玄関ホールまでやってくると、侍従たちが集まっていた。
「なんの騒ぎ?」
「あ、アリスティアお嬢さま!」
困った顔の侍女たちはラッピングされた箱の数々を囲んでいる。
「これは?」
「それが……」
言い淀む侍女たちが顔を合わせる。
「全てフィリアお嬢さまに贈られてきたものです」
「これらを受け取ったのは誰かしら?」
「ぼ、僕です!」
執事服に身を包んだ、まだ若い執事が前に出た。
「なんと言われて受け取ったの?」
「ケドリック・ダンベルク侯爵の元に届いた、フィリアお嬢さま宛ての荷物をこちらに送ったと申しておりました。馬車一台分はあったと……」
アリスティアは今一度、プレゼントの山に目をやる。包装に添えられた手紙の差出人を確認すれば、複数の貴族家門から送られてきているようだった。
「マリアン」
「はい」
「念のため、名前をメモしておいて。それが済んだら別邸に、フィリア令嬢に届けてもらえる?」
「承知しました」
アリスティアはくるりと振り返る。
「運搬に必要な人数だけ残して、他は仕事に戻って」
そう命令すると、執事数人だけがその場に残り、侍女たちはばたばたと仕事に戻っていった。
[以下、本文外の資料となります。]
Context: an optimization exercise on an open-source flow, tuned for small area, a short achievable clock period and few clock cycles per item. The choices shown serve that exercise and are no tape-out recipe.

==> 11-08 <==
Design fir_top, start of the top module:
module fir_top (
    input  wire       clk,
    input  wire       resetN,
    input  wire       sampleClk,
    input  wire [7:0] sample,
    output reg  [7:0] sum,
    output reg        dav
);
   reg [7:0] h1, h2, h3, h4, h5, h6, h7, h8;
   reg [8:0] s23, s14, s16;
   reg [9:0] m3;
   reg [19:0] t1, t2;
   reg [3:0] ic;
   wire busy = ~ic[3] | ~ic[2];
   wire en = sampleClk | busy;
   wire [7:0] xin = busy ? 8'd0 : sample;
   wire s_1, c_2;
   ha us_1 (h1[0], h2[0], s_1, c_2);
   wire s_3, c_4;
   ha us_3 (h1[1], h2[1], s_3, c_4);
   wire s_5, c_6;
   ha us_5 (h1[2], h2[2], s_5, c_6);
   wire s_7, c_8;
   ha us_7 (h1[3], h2[3], s_7, c_8);
   wire s_9, c_10;
   ha us_9 (h1[4], h2[4], s_9, c_10);
   wire s_11, c_12;
   ha us_11 (h1[5], h2[5], s_11, c_12);
   wire s_13, c_14;
   ha us_13 (h1[6], h2[6], s_13, c_14);
   wire s_15, c_16;
   ha us_15 (h1[7], h2[7], s_15, c_16);
   wire s_17, c_18;
   ha us_17 (h1[7], h2[7], s_17, c_18);
   wire G_19 = c_4 | (s_3 & c_2);
   wire G_21 = c_6 | (s_5 & c_4);
   wire P_22 = s_5 & s_3;
   wire G_23 = c_8 | (s_7 & c_6);
   wire P_24 = s_7 & s_5;
   wire G_25 = c_10 | (s_9 & c_8);
   wire P_26 = s_9 & s_7;
  ...
make LEC_CHECK=0 CAP_MARGIN=20 CORE_MARGIN=2 CORE_UTILIZATION=65 CTS_BUF_LIST=sky130_fd_sc_hd__clkbuf_8 CTS_CLUSTER_SIZE=30 SETUP_SLACK_MARGIN=5 SLEW_MARGIN=20 SYNTH_HIERARCHICAL=1 finish   # period 10.0 ns
run.sh (not shown) runs the stock make flow with config.mk's settings and CLKGATE_MAP_FILE= SYNTH_SCRIPT=/design/flow/synth_recipe.tcl, a recipe that flattens the netlist after the stock synthesis.
==> 04-27 (differences from 11-08) <==
--- a/flow/design.v
+++ b/flow/design.v
@@ -75,27 +75,27 @@
    assign s23n[5] = ~(s_11 ^ G_49);
    assign s23n[6] = ~(s_13 ^ G_51);
    assign s23n[7] = ~(s_15 ^ G_53);
    assign s23n[8] = s_17 ^ G_55;
    wire s_61, c_62;
-   ha us_61 (xin[0], h3[0], s_61, c_62);
+   ha us_61 (sample[0], h3[0], s_61, c_62);
    wire s_63, c_64;
-   ha us_63 (xin[1], h3[1], s_63, c_64);
+   ha us_63 (sample[1], h3[1], s_63, c_64);
    wire s_65, c_66;
-   ha us_65 (xin[2], h3[2], s_65, c_66);
+   ha us_65 (sample[2], h3[2], s_65, c_66);
    wire s_67, c_68;
-   ha us_67 (xin[3], h3[3], s_67, c_68);
+   ha us_67 (sample[3], h3[3], s_67, c_68);
    wire s_69, c_70;
-   ha us_69 (xin[4], h3[4], s_69, c_70);
+   ha us_69 (sample[4], h3[4], s_69, c_70);
    wire s_71, c_72;
-   ha us_71 (xin[5], h3[5], s_71, c_72);
+   ha us_71 (sample[5], h3[5], s_71, c_72);
    wire s_73, c_74;
-   ha us_73 (xin[6], h3[6], s_73, c_74);
+   ha us_73 (sample[6], h3[6], s_73, c_74);
    wire s_75, c_76;
-   ha us_75 (xin[7], h3[7], s_75, c_76);
+   ha us_75 (sample[7], h3[7], s_75, c_76);
    wire s_77, c_78;
-   ha us_77 (xin[7], h3[7], s_77, c_78);
+   ha us_77 (sample[7], h3[7], s_77, c_78);
    wire G_79 = c_64 | (s_63 & c_62);
    wire G_81 = c_66 | (s_65 & c_64);
    wire P_82 = s_65 & s_63;
    wire G_83 = c_68 | (s_67 & c_66);
    wire P_84 = s_67 & s_65;
@@ -126,38 +126,39 @@
    wire G_113 = G_103 | (P_104 & G_95);
    wire G_115 = G_105 | (P_106 & G_97);
    wire G_117 = G_107 | (P_108 & G_99);
    wire P_118 = P_108 & P_100;
    wire G_119 = G_117 | (P_118 & c_62);
-   wire [8:0] s14n;
-   assign s14n[0] = ~(s_61);
-   assign s14n[1] = ~(s_63 ^ c_62);
-   assign s14n[2] = ~(s_65 ^ G_79);
-   assign s14n[3] = ~(s_67 ^ G_95);
-   assign s14n[4] = ~(s_69 ^ G_97);
-   assign s14n[5] = ~(s_71 ^ G_109);
-   assign s14n[6] = ~(s_73 ^ G_111);
-   assign s14n[7] = ~(s_75 ^ G_113);
-   assign s14n[8] = s_77 ^ G_115;
+   wire [8:0] s14nr;
+   assign s14nr[0] = ~(s_61);
+   assign s14nr[1] = ~(s_63 ^ c_62);
+   assign s14nr[2] = ~(s_65 ^ G_79);
+   assign s14nr[3] = ~(s_67 ^ G_95);
+   assign s14nr[4] = ~(s_69 ^ G_97);
+   assign s14nr[5] = ~(s_71 ^ G_109);
+   assign s14nr[6] = ~(s_73 ^ G_111);
+   assign s14nr[7] = ~(s_75 ^ G_113);
+   assign s14nr[8] = s_77 ^ G_115;
+   wire [8:0] s14n = busy ? 9'd255 : s14nr;
    wire s_121, c_122;
-   ha us_121 (xin[0], h5[0], s_121, c_122);
+   ha us_121 (sample[0], h5[0], s_121, c_122);
    wire s_123, c_124;
-   ha us_123 (xin[1], h5[1], s_123, c_124);
+   ha us_123 (sample[1], h5[1], s_123, c_124);
    wire s_125, c_126;
-   ha us_125 (xin[2], h5[2], s_125, c_126);
+   ha us_125 (sample[2], h5[2], s_125, c_126);
    wire s_127, c_128;
-   ha us_127 (xin[3], h5[3], s_127, c_128);
+   ha us_127 (sample[3], h5[3], s_127, c_128);
    wire s_129, c_130;
-   ha us_129 (xin[4], h5[4], s_129, c_130);
+   ha us_129 (sample[4], h5[4], s_129, c_130);
    wire s_131, c_132;
-   ha us_131 (xin[5], h5[5], s_131, c_132);
+   ha us_131 (sample[5], h5[5], s_131, c_132);
    wire s_133, c_134;
-   ha us_133 (xin[6], h5[6], s_133, c_134);
+   ha us_133 (sample[6], h5[6], s_133, c_134);
    wire s_135, c_136;
-   ha us_135 (xin[7], h5[7], s_135, c_136);
+   ha us_135 (sample[7], h5[7], s_135, c_136);
    wire s_137, c_138;
-   ha us_137 (xin[7], h5[7], s_137, c_138);
+   ha us_137 (sample[7], h5[7], s_137, c_138);
    wire G_139 = c_124 | (s_123 & c_122);
    wire G_141 = c_126 | (s_125 & c_124);
    wire P_142 = s_125 & s_123;
    wire G_143 = c_128 | (s_127 & c_126);
    wire P_144 = s_127 & s_125;
@@ -188,38 +189,39 @@
    wire G_173 = G_163 | (P_164 & G_155);
    wire G_175 = G_165 | (P_166 & G_157);
    wire G_177 = G_167 | (P_168 & G_159);
    wire P_178 = P_168 & P_160;
    wire G_179 = G_177 | (P_178 & c_122);
-   wire [8:0] s16n;
-   assign s16n[0] = ~(s_121);
-   assign s16n[1] = ~(s_123 ^ c_122);
-   assign s16n[2] = ~(s_125 ^ G_139);
-   assign s16n[3] = ~(s_127 ^ G_155);
-   assign s16n[4] = ~(s_129 ^ G_157);
-   assign s16n[5] = ~(s_131 ^ G_169);
-   assign s16n[6] = ~(s_133 ^ G_171);
-   assign s16n[7] = ~(s_135 ^ G_173);
-   assign s16n[8] = s_137 ^ G_175;
+   wire [8:0] s16nr;
+   assign s16nr[0] = ~(s_121);
+   assign s16nr[1] = ~(s_123 ^ c_122);
+   assign s16nr[2] = ~(s_125 ^ G_139);
+   assign s16nr[3] = ~(s_127 ^ G_155);
+   assign s16nr[4] = ~(s_129 ^ G_157);
+   assign s16nr[5] = ~(s_131 ^ G_169);
+   assign s16nr[6] = ~(s_133 ^ G_171);
+   assign s16nr[7] = ~(s_135 ^ G_173);
+   assign s16nr[8] = s_137 ^ G_175;
+   wire [8:0] s16n = busy ? 9'd255 : s16nr;
    wire s_181, c_182;
-   ha us_181 (xin[1], xin[0], s_181, c_182);
+   ha us_181 (sample[1], sample[0], s_181, c_182);
    wire s_183, c_184;
-   ha us_183 (xin[2], xin[1], s_183, c_184);
+   ha us_183 (sample[2], sample[1], s_183, c_184);
    wire s_185, c_186;
-   ha us_185 (xin[3], xin[2], s_185, c_186);
+   ha us_185 (sample[3], sample[2], s_185, c_186);
    wire s_187, c_188;
-   ha us_187 (xin[4], xin[3], s_187, c_188);
+   ha us_187 (sample[4], sample[3], s_187, c_188);
    wire s_189, c_190;
-   ha us_189 (xin[5], xin[4], s_189, c_190);
+   ha us_189 (sample[5], sample[4], s_189, c_190);
    wire s_191, c_192;
-   ha us_191 (xin[6], xin[5], s_191, c_192);
+   ha us_191 (sample[6], sample[5], s_191, c_192);
    wire s_193, c_194;
-   ha us_193 (xin[7], xin[6], s_193, c_194);
+   ha us_193 (sample[7], sample[6], s_193, c_194);
    wire s_195, c_196;
-   ha us_195 (xin[7], xin[7], s_195, c_196);
+   ha us_195 (sample[7], sample[7], s_195, c_196);
    wire s_197, c_198;
-   ha us_197 (xin[7], xin[7], s_197, c_198);
+   ha us_197 (sample[7], sample[7], s_197, c_198);
    wire G_199 = c_182 | (s_181 & 1'b0);
    wire G_201 = c_184 | (s_183 & c_182);
    wire P_202 = s_183 & s_181;
    wire G_203 = c_186 | (s_185 & c_184);
    wire P_204 = s_185 & s_183;
@@ -257,21 +259,22 @@
    wire P_242 = P_230 & P_222;
    wire G_243 = G_231 | (P_232 & G_223);
    wire P_244 = P_232 & P_224;
    wire G_245 = G_241 | (P_242 & 1'b0);
    wire G_247 = G_243 | (P_244 & G_199);
-   wire [9:0] m3n;
-   assign m3n[0] = ~(xin[0]);
-   assign m3n[1] = ~(s_181 ^ 1'b0);
-   assign m3n[2] = ~(s_183 ^ G_199);
-   assign m3n[3] = ~(s_185 ^ G_217);
-   assign m3n[4] = ~(s_187 ^ G_219);
-   assign m3n[5] = ~(s_189 ^ G_233);
-   assign m3n[6] = ~(s_191 ^ G_235);
-   assign m3n[7] = ~(s_193 ^ G_237);
-   assign m3n[8] = ~(s_195 ^ G_239);
-   assign m3n[9] = s_197 ^ G_245;
+   wire [9:0] m3nr;
+   assign m3nr[0] = ~(sample[0]);
+   assign m3nr[1] = ~(s_181 ^ 1'b0);
+   assign m3nr[2] = ~(s_183 ^ G_199);
+   assign m3nr[3] = ~(s_185 ^ G_217);
+   assign m3nr[4] = ~(s_187 ^ G_219);
+   assign m3nr[5] = ~(s_189 ^ G_233);
+   assign m3nr[6] = ~(s_191 ^ G_235);
+   assign m3nr[7] = ~(s_193 ^ G_237);
+   assign m3nr[8] = ~(s_195 ^ G_239);
+   assign m3nr[9] = s_197 ^ G_245;
+   wire [9:0] m3n = busy ? 10'd511 : m3nr;
    wire s_249, c_250;
    fa us_249 (~s23[0], s14[1], 1'b1, s_249, c_250);
    wire s_251, c_252;
    fa us_251 (~s23[1], s14[2], s14[0], s_251, c_252);
    wire s_253, c_254;
==> comparison table <==
metric	11-08	04-27
Worst skew pair latency	0.48 ns	0.47 ns
Crit path time final	4.71 ns	4.76 ns
Post-route clock skew	0.0174 ns	0.0170 ns
Normalized max-slew margin	20.3%	46.4%
Number of global-route vias before repair	7634	7578
Met3 wire length	671 µm	1.05 mm
Chip Width	138 µm	138 µm
Pin count of the biggest net entering global routing	86	91
Cell count along the critical path	13	17
Fillers	1336	1219
Post-synthesis simple-gate area fraction	11.0%	10.1%
Detailed-route vias per instance	5.79	5.99
Buf/Inv on CP	0	1
Core Area	0.0178 mm²	0.0174 mm²
Area share of the largest cell type after synthesis	36.1%	36.4%
Top routing layer in use	met4	met5
Outcome	finished clean	finished clean
Worst R2R Start	s16[0]	h1[5]
Final cell utilization of the core	70.6%	71.9%
GR met1 Demand/Resource	32.7%	35.4%
Source of the worst hold timing path	h6[5]	h4[2]
First-pass iteration count of the detailed router	4	5
No run of this note included a check of the RTL's function; only the layout flow was run.

what the ideal ports hide:
In the flow no input, the clock included, has a driving cell. The finished layouts below were timed again as built, in two steps.
Step 1 sets driving cells, clkbuf_16 on the clock port and buf_2 on the other inputs (assumed; they add their load-dependent delay and slew).
Step 2 times the ports against the registers' clock, not the clock port: input delays grow and output delays shrink by t, the midpoint of the rising clock arrivals with the driver on.
Slacks: no drivers / after step 1 / after step 2; pairs: no drivers / after step 1.
| run | t, ns | setup slack, ns | worst slew at a driven data input, ns |
|---|---|---|---|
| 11-08 | 0.508 | 5.286 / 5.286 / 5.190 | 0.03 |
| 04-27 | 0.500 | 5.245 / 5.245 / 5.123 | 0.05 |
After both steps every run listed still meets setup and hold. For 04-27, which loses most, drivers alone change the setup slack by 0.000 ns; drivers and shift together by -0.122 ns.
「それにしても、すごい数ですね。フィリアお嬢さまは令嬢たちのお茶会などにも出席していないはずですが」
「それでも、唾をつけておいて損のない人物ではあるわ」
公爵家の中での地位が高くなくとも、外からはそんなことわからない。次代の精霊術師かもしれない人物に飛びつかないほど、『待て』はできないだろう。
「全てまとめ終わりました」
「ありがとう。あとのことは、マリアンに任せるわ。わかるわよね?」
「え、お嬢さま! どちらに?」
「言ったでしょう? 散歩をするって。マリアンがいなくても大丈夫よ。部屋にはすぐ戻るつもりだから」
引き留めようとするマリアンをその場に置いて、アリスティアは外に出た。背中から、急いで運ぶよう指示するマリアンの声が聞こえてきていた。